> [DESCRIPTION OF THE TASK]: On how many lines of these entries does the word "advance" occur? State the number alone.

====== EXCERPTED RECORDS ======

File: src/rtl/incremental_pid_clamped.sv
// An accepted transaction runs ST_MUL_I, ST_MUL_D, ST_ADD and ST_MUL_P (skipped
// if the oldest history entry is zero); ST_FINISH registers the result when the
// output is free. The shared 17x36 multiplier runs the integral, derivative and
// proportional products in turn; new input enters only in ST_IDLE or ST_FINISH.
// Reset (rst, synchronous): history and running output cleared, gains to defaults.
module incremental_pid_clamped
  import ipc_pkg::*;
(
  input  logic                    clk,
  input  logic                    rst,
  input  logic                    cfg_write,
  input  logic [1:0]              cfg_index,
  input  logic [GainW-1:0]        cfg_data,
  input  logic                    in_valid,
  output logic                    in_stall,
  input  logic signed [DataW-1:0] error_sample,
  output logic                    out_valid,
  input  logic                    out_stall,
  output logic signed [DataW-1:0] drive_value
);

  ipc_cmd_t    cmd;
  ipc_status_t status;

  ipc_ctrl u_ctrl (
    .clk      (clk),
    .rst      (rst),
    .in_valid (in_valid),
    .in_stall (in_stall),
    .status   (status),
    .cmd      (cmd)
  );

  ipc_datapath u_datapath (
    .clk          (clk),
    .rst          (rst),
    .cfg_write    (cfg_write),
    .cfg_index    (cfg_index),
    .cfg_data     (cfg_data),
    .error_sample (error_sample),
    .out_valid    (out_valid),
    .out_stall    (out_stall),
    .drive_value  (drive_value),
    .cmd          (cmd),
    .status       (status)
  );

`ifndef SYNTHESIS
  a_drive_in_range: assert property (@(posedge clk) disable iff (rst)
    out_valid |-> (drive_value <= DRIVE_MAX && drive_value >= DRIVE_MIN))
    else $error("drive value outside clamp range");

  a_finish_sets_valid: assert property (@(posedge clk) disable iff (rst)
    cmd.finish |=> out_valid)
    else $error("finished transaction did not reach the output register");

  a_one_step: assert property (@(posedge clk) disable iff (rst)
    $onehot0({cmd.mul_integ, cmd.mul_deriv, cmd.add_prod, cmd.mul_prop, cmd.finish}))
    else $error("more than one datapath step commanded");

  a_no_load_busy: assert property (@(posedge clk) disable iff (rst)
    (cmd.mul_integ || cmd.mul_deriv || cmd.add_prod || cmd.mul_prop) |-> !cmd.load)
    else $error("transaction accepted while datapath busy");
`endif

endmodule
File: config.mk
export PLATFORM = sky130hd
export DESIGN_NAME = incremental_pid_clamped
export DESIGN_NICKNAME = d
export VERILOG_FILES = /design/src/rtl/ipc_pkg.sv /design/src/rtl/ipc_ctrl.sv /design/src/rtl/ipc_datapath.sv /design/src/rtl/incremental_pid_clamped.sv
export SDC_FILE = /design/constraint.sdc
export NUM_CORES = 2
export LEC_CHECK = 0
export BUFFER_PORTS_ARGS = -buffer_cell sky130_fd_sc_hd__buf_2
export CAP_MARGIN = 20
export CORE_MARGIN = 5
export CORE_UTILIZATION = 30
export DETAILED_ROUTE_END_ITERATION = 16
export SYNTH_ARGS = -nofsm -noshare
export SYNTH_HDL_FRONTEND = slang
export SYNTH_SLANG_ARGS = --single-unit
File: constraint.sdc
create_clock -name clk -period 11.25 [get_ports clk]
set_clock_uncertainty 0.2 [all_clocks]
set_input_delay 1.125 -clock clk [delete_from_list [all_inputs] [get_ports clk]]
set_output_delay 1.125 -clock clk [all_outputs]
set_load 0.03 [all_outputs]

======
====== EXCERPTED RECORDS ======

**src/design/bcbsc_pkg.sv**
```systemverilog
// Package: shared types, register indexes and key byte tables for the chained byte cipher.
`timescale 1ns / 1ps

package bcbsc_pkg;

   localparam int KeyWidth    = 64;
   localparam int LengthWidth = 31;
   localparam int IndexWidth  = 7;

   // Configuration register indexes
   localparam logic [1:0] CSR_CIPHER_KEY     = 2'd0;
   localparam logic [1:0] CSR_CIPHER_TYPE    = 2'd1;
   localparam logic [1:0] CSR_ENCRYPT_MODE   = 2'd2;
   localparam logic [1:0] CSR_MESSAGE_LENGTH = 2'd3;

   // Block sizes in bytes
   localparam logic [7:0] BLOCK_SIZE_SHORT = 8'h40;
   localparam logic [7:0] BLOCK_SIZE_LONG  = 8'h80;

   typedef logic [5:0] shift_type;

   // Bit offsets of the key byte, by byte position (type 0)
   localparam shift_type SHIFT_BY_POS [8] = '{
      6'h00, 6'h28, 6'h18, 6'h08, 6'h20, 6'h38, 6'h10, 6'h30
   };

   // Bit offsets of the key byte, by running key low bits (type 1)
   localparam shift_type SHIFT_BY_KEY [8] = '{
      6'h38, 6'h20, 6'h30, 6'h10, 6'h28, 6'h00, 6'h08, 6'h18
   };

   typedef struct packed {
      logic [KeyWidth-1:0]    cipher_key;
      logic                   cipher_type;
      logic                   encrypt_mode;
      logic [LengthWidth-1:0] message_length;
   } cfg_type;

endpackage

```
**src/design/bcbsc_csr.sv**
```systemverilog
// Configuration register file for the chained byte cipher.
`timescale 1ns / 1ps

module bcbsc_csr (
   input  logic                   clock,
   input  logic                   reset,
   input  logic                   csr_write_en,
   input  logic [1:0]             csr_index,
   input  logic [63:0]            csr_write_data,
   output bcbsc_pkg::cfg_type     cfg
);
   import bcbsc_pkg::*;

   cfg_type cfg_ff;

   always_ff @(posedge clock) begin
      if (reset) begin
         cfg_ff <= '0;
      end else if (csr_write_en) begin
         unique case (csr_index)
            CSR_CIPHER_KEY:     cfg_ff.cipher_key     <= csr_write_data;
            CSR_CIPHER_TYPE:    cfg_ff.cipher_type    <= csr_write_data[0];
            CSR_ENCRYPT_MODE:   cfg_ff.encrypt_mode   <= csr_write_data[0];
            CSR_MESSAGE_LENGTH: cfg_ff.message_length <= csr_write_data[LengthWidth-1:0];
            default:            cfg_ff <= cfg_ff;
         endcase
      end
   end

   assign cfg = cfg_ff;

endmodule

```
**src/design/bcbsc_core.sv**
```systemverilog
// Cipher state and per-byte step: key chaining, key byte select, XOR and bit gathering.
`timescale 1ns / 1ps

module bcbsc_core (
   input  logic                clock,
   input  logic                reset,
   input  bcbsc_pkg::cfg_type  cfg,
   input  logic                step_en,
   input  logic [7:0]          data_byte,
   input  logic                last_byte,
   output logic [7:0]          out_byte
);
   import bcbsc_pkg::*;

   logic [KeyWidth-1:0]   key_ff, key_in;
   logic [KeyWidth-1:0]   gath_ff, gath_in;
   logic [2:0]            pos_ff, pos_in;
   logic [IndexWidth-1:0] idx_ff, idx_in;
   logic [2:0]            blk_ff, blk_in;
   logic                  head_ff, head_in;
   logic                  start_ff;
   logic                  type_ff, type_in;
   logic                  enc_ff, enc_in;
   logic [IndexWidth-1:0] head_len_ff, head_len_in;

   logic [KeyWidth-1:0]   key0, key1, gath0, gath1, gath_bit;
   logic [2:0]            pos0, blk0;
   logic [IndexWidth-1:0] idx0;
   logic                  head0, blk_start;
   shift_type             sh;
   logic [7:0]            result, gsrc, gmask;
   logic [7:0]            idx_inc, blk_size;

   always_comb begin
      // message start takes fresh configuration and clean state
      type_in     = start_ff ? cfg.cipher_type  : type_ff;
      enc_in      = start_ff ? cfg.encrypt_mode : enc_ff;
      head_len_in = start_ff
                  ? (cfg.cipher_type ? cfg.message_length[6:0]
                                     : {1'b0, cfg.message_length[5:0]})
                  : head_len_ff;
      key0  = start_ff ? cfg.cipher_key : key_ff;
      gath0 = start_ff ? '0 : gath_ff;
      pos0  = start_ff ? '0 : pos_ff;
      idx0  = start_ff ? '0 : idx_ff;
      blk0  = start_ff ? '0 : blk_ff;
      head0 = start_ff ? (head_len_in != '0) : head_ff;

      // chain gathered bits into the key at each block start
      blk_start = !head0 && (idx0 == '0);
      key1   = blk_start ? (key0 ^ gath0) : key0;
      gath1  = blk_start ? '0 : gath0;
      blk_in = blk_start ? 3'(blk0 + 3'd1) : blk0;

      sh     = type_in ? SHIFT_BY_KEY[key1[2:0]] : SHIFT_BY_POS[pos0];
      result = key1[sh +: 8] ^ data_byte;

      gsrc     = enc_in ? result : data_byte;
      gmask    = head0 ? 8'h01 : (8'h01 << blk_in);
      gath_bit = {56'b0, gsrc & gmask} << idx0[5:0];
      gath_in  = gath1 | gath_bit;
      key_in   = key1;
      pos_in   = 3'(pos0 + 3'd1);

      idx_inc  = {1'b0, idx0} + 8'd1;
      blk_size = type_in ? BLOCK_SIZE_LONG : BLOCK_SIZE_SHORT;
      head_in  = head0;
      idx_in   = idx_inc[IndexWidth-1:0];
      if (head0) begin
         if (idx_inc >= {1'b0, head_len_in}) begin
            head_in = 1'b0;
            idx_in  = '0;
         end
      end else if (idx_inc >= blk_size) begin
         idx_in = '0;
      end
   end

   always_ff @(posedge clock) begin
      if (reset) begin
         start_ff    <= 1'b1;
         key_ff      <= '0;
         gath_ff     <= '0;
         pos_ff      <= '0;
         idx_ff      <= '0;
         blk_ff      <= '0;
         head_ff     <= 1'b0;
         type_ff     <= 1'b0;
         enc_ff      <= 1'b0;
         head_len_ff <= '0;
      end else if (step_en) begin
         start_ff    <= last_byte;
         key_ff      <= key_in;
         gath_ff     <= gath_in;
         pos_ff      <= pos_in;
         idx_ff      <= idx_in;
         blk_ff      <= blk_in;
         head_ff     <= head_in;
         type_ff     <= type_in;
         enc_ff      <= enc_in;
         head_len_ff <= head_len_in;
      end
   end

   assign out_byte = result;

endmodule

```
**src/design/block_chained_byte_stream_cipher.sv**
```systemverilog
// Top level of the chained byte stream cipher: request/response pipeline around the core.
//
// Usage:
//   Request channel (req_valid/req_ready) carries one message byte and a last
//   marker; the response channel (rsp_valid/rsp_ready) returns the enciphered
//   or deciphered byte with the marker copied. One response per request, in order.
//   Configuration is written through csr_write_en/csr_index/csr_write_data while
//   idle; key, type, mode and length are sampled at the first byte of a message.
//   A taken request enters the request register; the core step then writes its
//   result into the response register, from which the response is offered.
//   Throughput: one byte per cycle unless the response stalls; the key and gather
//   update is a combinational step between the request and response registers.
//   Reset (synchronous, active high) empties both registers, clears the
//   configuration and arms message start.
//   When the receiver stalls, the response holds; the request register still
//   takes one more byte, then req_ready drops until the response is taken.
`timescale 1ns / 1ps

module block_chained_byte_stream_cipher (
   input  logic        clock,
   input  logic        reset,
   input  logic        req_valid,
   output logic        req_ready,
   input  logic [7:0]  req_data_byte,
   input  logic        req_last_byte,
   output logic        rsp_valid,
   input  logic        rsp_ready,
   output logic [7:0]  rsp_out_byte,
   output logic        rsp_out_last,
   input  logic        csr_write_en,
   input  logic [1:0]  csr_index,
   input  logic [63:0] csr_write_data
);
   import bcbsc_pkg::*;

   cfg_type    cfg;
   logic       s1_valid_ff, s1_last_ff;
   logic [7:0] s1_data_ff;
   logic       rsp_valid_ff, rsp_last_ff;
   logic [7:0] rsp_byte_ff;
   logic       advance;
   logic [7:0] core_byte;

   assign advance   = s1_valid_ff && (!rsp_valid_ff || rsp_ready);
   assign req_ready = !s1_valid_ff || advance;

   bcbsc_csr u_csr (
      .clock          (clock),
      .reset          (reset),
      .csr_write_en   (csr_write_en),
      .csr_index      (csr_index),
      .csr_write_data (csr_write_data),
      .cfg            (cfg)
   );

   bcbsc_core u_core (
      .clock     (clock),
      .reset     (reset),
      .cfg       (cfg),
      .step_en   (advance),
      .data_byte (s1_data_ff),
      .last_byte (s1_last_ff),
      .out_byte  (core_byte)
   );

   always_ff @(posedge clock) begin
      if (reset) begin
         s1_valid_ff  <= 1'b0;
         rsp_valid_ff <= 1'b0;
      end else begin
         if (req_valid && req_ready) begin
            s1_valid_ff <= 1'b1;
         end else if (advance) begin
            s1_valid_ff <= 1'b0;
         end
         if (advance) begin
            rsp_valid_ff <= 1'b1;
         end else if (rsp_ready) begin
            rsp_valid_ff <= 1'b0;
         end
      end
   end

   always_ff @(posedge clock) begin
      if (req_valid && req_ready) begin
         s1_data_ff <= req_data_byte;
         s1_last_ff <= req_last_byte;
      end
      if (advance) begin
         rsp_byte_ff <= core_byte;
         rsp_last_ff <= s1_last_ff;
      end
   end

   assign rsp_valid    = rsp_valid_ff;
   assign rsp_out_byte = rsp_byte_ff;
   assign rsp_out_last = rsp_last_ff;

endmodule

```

======

> [SOLVED PROBLEM]: 7